[Data shown]:

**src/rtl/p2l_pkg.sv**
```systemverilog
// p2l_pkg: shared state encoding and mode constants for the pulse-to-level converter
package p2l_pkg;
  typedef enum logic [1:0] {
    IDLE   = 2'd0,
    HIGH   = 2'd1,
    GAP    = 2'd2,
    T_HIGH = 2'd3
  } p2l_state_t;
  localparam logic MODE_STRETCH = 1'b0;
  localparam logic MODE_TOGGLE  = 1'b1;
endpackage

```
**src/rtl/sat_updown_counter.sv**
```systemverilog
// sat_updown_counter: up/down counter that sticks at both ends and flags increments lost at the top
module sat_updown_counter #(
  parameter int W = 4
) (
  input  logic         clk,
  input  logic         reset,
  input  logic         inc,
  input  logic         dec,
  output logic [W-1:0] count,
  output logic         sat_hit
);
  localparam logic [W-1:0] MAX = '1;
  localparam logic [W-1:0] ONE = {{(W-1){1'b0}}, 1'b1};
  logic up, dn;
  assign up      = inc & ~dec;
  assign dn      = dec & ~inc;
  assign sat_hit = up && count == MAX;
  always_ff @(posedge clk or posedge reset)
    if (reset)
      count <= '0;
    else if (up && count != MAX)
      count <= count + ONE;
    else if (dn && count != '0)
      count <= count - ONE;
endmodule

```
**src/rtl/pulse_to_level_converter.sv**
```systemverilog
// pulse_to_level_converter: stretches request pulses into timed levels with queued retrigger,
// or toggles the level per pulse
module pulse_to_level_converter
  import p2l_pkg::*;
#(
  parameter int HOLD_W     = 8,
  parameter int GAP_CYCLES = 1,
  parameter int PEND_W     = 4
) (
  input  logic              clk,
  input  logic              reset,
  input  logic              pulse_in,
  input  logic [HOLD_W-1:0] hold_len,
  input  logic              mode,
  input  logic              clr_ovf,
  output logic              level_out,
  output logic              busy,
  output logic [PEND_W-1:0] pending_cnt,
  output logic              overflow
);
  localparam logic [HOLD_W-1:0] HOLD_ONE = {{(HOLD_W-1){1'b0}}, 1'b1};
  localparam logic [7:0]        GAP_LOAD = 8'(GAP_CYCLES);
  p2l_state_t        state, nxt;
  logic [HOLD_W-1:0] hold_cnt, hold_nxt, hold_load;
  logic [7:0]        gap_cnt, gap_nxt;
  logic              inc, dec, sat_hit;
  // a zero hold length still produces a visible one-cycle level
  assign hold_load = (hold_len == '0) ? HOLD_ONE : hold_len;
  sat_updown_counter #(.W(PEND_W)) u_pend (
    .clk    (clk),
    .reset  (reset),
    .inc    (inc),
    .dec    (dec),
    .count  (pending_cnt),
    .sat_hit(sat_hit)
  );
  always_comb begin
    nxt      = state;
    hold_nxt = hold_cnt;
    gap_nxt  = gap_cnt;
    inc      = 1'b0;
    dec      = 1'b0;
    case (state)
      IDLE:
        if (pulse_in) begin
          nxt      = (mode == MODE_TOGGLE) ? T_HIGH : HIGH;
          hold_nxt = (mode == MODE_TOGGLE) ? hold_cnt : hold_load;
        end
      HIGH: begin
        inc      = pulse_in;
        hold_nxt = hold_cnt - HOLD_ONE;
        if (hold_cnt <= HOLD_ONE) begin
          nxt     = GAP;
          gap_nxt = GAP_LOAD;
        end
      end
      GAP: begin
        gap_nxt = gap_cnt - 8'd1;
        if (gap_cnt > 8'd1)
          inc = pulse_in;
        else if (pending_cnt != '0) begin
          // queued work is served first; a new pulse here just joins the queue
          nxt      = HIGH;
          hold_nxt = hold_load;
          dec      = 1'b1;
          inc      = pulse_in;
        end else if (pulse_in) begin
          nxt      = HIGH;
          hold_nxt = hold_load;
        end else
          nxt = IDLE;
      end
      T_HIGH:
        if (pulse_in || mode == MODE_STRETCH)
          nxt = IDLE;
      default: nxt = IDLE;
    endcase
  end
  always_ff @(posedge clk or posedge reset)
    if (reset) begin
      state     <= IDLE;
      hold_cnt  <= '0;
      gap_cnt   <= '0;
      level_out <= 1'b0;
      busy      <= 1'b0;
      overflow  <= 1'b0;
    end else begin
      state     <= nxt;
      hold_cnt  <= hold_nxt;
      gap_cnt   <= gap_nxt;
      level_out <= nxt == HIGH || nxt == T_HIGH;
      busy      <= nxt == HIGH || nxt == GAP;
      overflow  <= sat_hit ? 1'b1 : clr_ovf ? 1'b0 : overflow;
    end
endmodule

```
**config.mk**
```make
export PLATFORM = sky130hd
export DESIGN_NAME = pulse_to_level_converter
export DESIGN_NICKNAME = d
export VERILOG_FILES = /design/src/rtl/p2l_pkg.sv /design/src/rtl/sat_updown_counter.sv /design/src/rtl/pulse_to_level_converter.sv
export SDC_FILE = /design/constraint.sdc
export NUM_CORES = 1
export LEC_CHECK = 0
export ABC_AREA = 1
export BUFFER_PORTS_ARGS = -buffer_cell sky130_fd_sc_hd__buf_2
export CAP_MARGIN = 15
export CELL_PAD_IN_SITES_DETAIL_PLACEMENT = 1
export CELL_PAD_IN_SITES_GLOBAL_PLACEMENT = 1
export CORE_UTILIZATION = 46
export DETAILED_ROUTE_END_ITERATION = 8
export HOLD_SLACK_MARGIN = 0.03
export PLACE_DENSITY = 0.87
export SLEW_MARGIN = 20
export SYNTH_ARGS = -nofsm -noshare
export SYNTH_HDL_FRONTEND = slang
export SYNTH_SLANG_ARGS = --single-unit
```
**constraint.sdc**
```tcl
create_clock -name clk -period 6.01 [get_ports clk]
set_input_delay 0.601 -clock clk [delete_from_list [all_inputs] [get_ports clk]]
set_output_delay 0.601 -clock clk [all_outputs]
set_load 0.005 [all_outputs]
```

--

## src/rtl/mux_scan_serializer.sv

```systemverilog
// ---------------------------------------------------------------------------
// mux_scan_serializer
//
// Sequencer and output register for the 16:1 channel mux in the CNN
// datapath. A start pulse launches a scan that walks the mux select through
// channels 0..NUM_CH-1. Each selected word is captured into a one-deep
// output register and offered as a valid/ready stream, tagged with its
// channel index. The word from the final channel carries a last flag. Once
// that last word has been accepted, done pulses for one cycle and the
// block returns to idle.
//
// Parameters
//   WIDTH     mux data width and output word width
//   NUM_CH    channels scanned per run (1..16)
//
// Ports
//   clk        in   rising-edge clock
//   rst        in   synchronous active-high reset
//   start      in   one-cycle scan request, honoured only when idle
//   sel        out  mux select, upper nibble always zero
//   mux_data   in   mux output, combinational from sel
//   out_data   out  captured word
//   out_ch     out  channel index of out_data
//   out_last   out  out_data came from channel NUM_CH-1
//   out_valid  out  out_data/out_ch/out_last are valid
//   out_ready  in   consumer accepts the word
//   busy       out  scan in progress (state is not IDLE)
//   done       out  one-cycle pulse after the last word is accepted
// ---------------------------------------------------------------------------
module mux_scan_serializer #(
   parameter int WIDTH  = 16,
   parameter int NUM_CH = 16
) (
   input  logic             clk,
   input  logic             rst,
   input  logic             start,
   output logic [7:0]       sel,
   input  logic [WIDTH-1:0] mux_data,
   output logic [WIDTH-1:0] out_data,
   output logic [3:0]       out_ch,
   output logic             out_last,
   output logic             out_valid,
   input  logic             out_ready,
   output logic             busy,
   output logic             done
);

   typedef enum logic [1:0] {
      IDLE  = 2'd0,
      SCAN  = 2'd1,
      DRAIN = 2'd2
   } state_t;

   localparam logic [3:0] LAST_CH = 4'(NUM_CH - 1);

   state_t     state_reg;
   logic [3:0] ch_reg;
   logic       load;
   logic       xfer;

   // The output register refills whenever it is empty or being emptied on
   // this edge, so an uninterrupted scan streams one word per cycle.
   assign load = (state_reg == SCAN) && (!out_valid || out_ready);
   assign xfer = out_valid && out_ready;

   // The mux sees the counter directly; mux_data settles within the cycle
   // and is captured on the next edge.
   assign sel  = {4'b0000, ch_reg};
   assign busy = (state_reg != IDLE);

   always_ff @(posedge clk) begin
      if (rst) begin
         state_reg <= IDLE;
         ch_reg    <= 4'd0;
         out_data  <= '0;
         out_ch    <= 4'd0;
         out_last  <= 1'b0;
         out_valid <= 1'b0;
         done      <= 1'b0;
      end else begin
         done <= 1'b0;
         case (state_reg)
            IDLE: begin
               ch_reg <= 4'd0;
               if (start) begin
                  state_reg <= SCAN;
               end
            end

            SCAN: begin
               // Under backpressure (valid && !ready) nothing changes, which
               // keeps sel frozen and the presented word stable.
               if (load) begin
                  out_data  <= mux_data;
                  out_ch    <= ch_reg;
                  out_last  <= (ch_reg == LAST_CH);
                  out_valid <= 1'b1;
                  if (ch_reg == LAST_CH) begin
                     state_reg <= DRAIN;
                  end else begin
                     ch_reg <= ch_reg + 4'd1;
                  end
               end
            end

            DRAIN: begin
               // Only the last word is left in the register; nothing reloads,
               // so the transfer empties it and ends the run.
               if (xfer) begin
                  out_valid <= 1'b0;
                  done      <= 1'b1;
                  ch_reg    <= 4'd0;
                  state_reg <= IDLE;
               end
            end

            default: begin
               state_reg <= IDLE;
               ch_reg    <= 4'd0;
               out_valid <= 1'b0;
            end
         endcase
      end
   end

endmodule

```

[Instructions to follow]:
Looking back over the listing above, how many lines include the word "start"? Give the number and nothing more.

[Written reply]:
4